[Work order] Please reproduce the data below exactly, from the first line through the line containing "How much do", and leave every later line out.

[Exercise materials]
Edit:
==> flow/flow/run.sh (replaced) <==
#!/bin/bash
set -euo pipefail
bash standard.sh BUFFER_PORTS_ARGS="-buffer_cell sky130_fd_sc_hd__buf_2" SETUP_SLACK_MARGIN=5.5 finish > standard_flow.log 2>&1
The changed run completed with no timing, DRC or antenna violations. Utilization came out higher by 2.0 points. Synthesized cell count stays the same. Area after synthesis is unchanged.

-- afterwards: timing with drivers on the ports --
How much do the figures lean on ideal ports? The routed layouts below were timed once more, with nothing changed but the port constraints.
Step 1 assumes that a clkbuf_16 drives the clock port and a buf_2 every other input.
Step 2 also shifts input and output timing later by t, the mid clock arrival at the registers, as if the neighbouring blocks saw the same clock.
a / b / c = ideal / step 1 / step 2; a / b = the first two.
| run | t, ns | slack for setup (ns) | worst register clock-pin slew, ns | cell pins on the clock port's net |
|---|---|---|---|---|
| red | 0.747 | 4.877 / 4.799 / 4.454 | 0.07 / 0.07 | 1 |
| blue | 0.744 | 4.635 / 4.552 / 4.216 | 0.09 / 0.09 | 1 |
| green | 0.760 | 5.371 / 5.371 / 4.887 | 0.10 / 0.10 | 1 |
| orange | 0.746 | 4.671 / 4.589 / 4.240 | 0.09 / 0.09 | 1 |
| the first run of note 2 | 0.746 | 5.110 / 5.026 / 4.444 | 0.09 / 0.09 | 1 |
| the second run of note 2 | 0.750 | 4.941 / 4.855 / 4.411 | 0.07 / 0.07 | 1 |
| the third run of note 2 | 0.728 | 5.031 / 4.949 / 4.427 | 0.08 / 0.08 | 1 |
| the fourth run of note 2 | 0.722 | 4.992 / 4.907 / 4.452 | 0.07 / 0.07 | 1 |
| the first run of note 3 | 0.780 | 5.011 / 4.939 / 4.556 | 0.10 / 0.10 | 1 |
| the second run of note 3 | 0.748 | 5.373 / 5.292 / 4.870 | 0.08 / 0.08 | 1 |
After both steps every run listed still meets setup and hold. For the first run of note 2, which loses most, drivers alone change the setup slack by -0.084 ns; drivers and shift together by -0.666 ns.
Context: an optimization exercise on an open-source flow, tuned for small area, a short achievable clock period and few clock cycles per item. The choices shown serve that exercise and are no tape-out recipe.
Only simulation tests tie the RTL to the original design; equivalence was not proved.

## flow/design.v (module list and top-level ports; edited modules follow where they fit)
// module lk7_svf: 182 lines
// module benc: 72 lines
// module bmt1: 1787 lines
// module bmt2: 1656 lines
// module padd30: 194 lines
// module padd35: 227 lines
// module padd33: 211 lines
module lk7_svf (
    input  wire        clk,
    input  wire        rst,
    input  wire        in_valid,
    output wire        in_ready,
    input  wire        in_ch,
    input  wire        in_clr,
    input  wire [1:0]  in_mode,
    input  wire [1:0]  in_nsec,
    input  wire [31:0] in_x,
    input  wire [31:0] in_a1,
    input  wire [31:0] in_a2,
    input  wire [31:0] in_a3,
    input  wire [31:0] in_k,
    output wire        out_valid,
    output wire [31:0] out_y
);
  // ...
==> flow/run.sh <==
#!/bin/bash
# synth_recipe.tcl (not shown) runs the flow's synth.tcl, then flattens the netlist and writes it again
# the make line also repeats each setting of config.mk as NAME=value (left out here)
make -C /OpenROAD-flow-scripts/flow DESIGN_CONFIG=/design/flow/config.mk WORK_HOME=/design/flow/orfs CLKGATE_MAP_FILE= SYNTH_SCRIPT=/design/flow/synth_recipe.tcl finish
==> flow/config.mk <==
export PLATFORM = sky130hd
export DESIGN_NAME = lk7_svf
export DESIGN_NICKNAME = lk7_svf
export VERILOG_FILES = /design/flow/design.v
export SDC_FILE = /design/flow/constraint.sdc
export NUM_CORES = 4
export LEC_CHECK = 0
export ABC_AREA = 1
export CAP_MARGIN = 20
export CORE_MARGIN = 2
export CORE_UTILIZATION = 40
export PLACE_DENSITY = 0.6
export SLEW_MARGIN = 20
==> flow/constraint.sdc <==
create_clock -name core_clock -period 20.0 [get_ports {clk}]
set_input_delay 4.0000 -clock core_clock [delete_from_list [all_inputs] [get_ports {clk}]]
set_output_delay 4.0000 -clock core_clock [all_outputs]
set_load 0.01 [all_outputs]
What follows belongs to an exercise in optimizing a design on an open flow for small area, a short achievable clock period and few clock cycles per item; a production flow would make more cautious choices.
Only simulation tests tie the RTL to the original design; equivalence was not proved.

## flow/design.v (module list and top-level ports; edited modules follow where they fit)
// module jarif_align: 15 lines
// module jarif_fin: 38 lines
// module jarif_stage: 351 lines
// module jarif_mul: 1087 lines
module jarif_stage (
    input  wire        clk,
    input  wire        rst,           
    input  wire        in_valid,
    output wire        in_ready,
    input  wire        in_clr,        
    input  wire [1:0]  in_type,       
    input  wire [27:0] in_x_m,        
    input  wire [5:0]  in_x_e,        
    input  wire [23:0] in_k0,         
    input  wire [23:0] in_k1,
    input  wire [23:0] in_k2,
    input  wire [23:0] in_k3,
    input  wire [23:0] in_k4,
    output reg         out_valid,
    output reg  [27:0] out_y_m,       
    output reg  [5:0]  out_y_e,
    output reg  [27:0] out_s0_m,      
    output reg  [27:0] out_s1_m,
    output reg  [27:0] out_s2_m,
    output reg  [27:0] out_s3_m,
    output reg  [5:0]  out_s_e
);
  // ...
==> flow/run.sh <==
#!/bin/bash
# synth_recipe.tcl (not shown) runs the flow's synth.tcl, then flattens the netlist and writes it again
# the make line also repeats each setting of config.mk as NAME=value (left out here)
make -C /OpenROAD-flow-scripts/flow DESIGN_CONFIG=/design/flow/config.mk WORK_HOME=/design/flow/orfs CLKGATE_MAP_FILE= SYNTH_SCRIPT=/design/flow/synth_recipe.tcl finish
==> flow/config.mk <==
export PLATFORM = sky130hd
export DESIGN_NAME = jarif_stage
export DESIGN_NICKNAME = jarif_stage
export VERILOG_FILES = /design/flow/design.v
export SDC_FILE = /design/flow/constraint.sdc
export NUM_CORES = 4
export LEC_CHECK = 0
export CAP_MARGIN = 20
export CORE_MARGIN = 2
export CORE_UTILIZATION = 30
export PLACE_DENSITY = 0.5
export SLEW_MARGIN = 20
==> flow/constraint.sdc <==
create_clock -name core_clock -period 32.0 [get_ports {clk}]
set_input_delay 6.4000 -clock core_clock [delete_from_list [all_inputs] [get_ports {clk}]]
set_output_delay 6.4000 -clock core_clock [all_outputs]
set_load 0.01 [all_outputs]
This design comes from an exercise in tuning for small area and a short achievable clock period on the open sky130 flow, not from production work. At most, simulation tests tie the RTL to the original design; equivalence was not proved. No activity file was given, so power comes from the tool's default toggle rates.

## chan_decim
module chan_decim (
    input  wire        clk,
    input  wire        rst,         
    input  wire        bit_valid,
    input  wire        bit_in,
    output wire        out_valid,
    output wire [39:0] out_v
);
    reg rst_r, bv_r, b_r;
    always @(posedge clk) begin
        rst_r <= rst;
        bv_r  <= bit_valid & ~rst;
        b_r   <= bit_in;
    end
    wire        x_pre, x_valid;
    wire [22:0] x;
    cic5_dec32 u_cic (
        .clk(clk), .rst(rst_r),
        .bit_valid(bv_r), .bit_in(b_r),
        .x_pre(x_pre), .x_valid(x_valid), .x(x)
    );
    fir_iron_mac u_fir (
        .clk(clk), .rst(rst_r),
        .x_pre(x_pre), .x_valid(x_valid), .x(x),
        .v_valid(out_valid), .v(out_v)
    );
endmodule
Size in the first run: ~1900 flip-flops.
export LEC_CHECK = 0
export CAP_MARGIN = 20
export CORE_MARGIN = 2
export CORE_UTILIZATION = 55
export CTS_CLUSTER_DIAMETER = 60
export CTS_CLUSTER_SIZE = 24
export SLEW_MARGIN = 20
create_clock -name core_clock -period 12.0 [get_ports {clk}]
standard.sh (not shown) runs the stock make flow with config.mk's settings and CLKGATE_MAP_FILE= SYNTH_SCRIPT=/design/flow/synth_recipe.tcl, a recipe that flattens the netlist after the stock synthesis.
==> flow/flow/run.sh <==
#!/bin/bash
# Standard layout (the standard.sh, standard synthesis unchanged) with
# timing repair aimed at a setup slack margin, so the resizer also works on
# paths that already meet the 12 ns clock. Output goes to flow_make.log.
set -euo pipefail
export SETUP_SLACK_MARGIN=8.6
bash standard.sh > flow_make.log 2>&1
Edit:
--- a/flow/flow/run.sh
+++ b/flow/flow/run.sh
@@ -5,3 +5,3 @@
 set -euo pipefail
-export SETUP_SLACK_MARGIN=8.6
+export SETUP_SLACK_MARGIN=8.3
 bash standard.sh > flow_make.log 2>&1
--- a/flow/config.mk
+++ b/flow/config.mk
@@ -10,4 +10,4 @@
 export CORE_UTILIZATION = 55
-export CTS_CLUSTER_DIAMETER = 60
-export CTS_CLUSTER_SIZE = 24
+export CTS_CLUSTER_DIAMETER = 100
+export CTS_CLUSTER_SIZE = 32
 export SLEW_MARGIN = 20
Cell area fell by 4.3%.
Fmax fell by 1.3%.
Total power fell by 6.7%.
Final cell count fell by 1.9%.
Sequential cell count is unchanged.
Global-route usage fell by 0.85 points.


Another version of the RTL of chan_decim (not shown whole).
Size: ~5,000 cells after synthesis, roughly 45 I/O pins, roughly 62,000 sq um of cells after synthesis.
==> flow/config.mk <==
export PLATFORM = sky130hd
export DESIGN_NAME = chan_decim
export DESIGN_NICKNAME = chan_decim
export VERILOG_FILES = /design/flow/design.v
export SDC_FILE = /design/flow/constraint.sdc
export NUM_CORES = 4
export LEC_CHECK = 0
export CAP_MARGIN = 20
export CORE_MARGIN = 2
export CORE_UTILIZATION = 55
export CTS_CLUSTER_DIAMETER = 60
export CTS_CLUSTER_SIZE = 24
export SLEW_MARGIN = 20
==> flow/constraint.sdc <==
create_clock -name core_clock -period 12.0 [get_ports {clk}]
set_input_delay 2.4000 -clock core_clock [delete_from_list [all_inputs] [get_ports {clk}]]
set_output_delay 2.4000 -clock core_clock [all_outputs]
set_load 0.01 [all_outputs]
==> flow/flow/run.sh <==
#!/bin/bash
# Standard layout (the standard.sh, standard synthesis unchanged) with
# timing repair aimed at a setup slack margin, so the resizer also works on
# paths that already meet the 12 ns clock. Output goes to flow_make.log.
set -euo pipefail
export SETUP_SLACK_MARGIN=7.8
bash standard.sh > flow_make.log 2>&1
The starting point passed the timing, design-rule and antenna checks.
==> next run, changes <==
==> flow/run.sh (new file) <==
#!/bin/bash
# synth_recipe.tcl (not shown) runs the flow's synth.tcl, then flattens the netlist and writes it again
# the make line also repeats each setting of config.mk as NAME=value (left out here)
make -C /OpenROAD-flow-scripts/flow DESIGN_CONFIG=/design/flow/config.mk WORK_HOME=/design/flow/orfs CLKGATE_MAP_FILE= SYNTH_SCRIPT=/design/flow/synth_recipe.tcl finish
removed: flow/flow/run.sh
removed: flow/standard.sh
=> The changed run finished clean; clock-buffer cell count stays the same; synthesized area is unchanged; flip-flop and latch count does not change; clock power hardly moves; routed wire length came out lower by 0.30%; maximum frequency came out lower by 11%; design area came out lower by 0.59%; total power is about the same; first-iteration DRC count came out higher by 2.7%.
Function was not checked in any run of this note: the RTL went through the layout flow alone.

## port drivers added, routing unchanged
The results above use ideal ports. As a check the final layouts listed here were re-extracted and re-timed, cells and wires unchanged.
Step 1 sets driving cells, clkbuf_16 on the clock port and buf_2 on the other inputs (assumed; they add their load-dependent delay and slew).
Step 2 adds t to the input delays and takes it off the output delays; t is the mean of the earliest and latest rising clock arrival at the registers after step 1. Input paths then give back, and output paths get back, about the clock's delay inside the block.
Slacks: no drivers / after step 1 / after step 2; pairs: no drivers / after step 1.
run | t (ns) | setup WS [ns] | latest minus earliest clock arrival (ns) | worst data-port slew with drivers (ns)
the first run of note 1 | 0.768 | 8.336 / 8.336 / 8.336 | 0.038 / 0.038 | 0.04
the second run of note 1 | 0.752 | 8.290 / 8.290 / 8.290 | 0.047 / 0.047 | 0.03
the first run of note 2 | 0.792 | 7.862 / 7.815 / 7.862 | 0.027 / 0.027 | 0.03
the second run of note 2 | 0.791 | 7.335 / 7.335 / 7.335 | 0.030 / 0.030 | 0.03
After both steps setup and hold are still met in every run listed.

[Solution]
Edit:
==> flow/flow/run.sh (replaced) <==
#!/bin/bash
set -euo pipefail
bash standard.sh BUFFER_PORTS_ARGS="-buffer_cell sky130_fd_sc_hd__buf_2" SETUP_SLACK_MARGIN=5.5 finish > standard_flow.log 2>&1
The changed run completed with no timing, DRC or antenna violations. Utilization came out higher by 2.0 points. Synthesized cell count stays the same. Area after synthesis is unchanged.

-- afterwards: timing with drivers on the ports --
How much do the figures lean on ideal ports? The routed layouts below were timed once more, with nothing changed but the port constraints.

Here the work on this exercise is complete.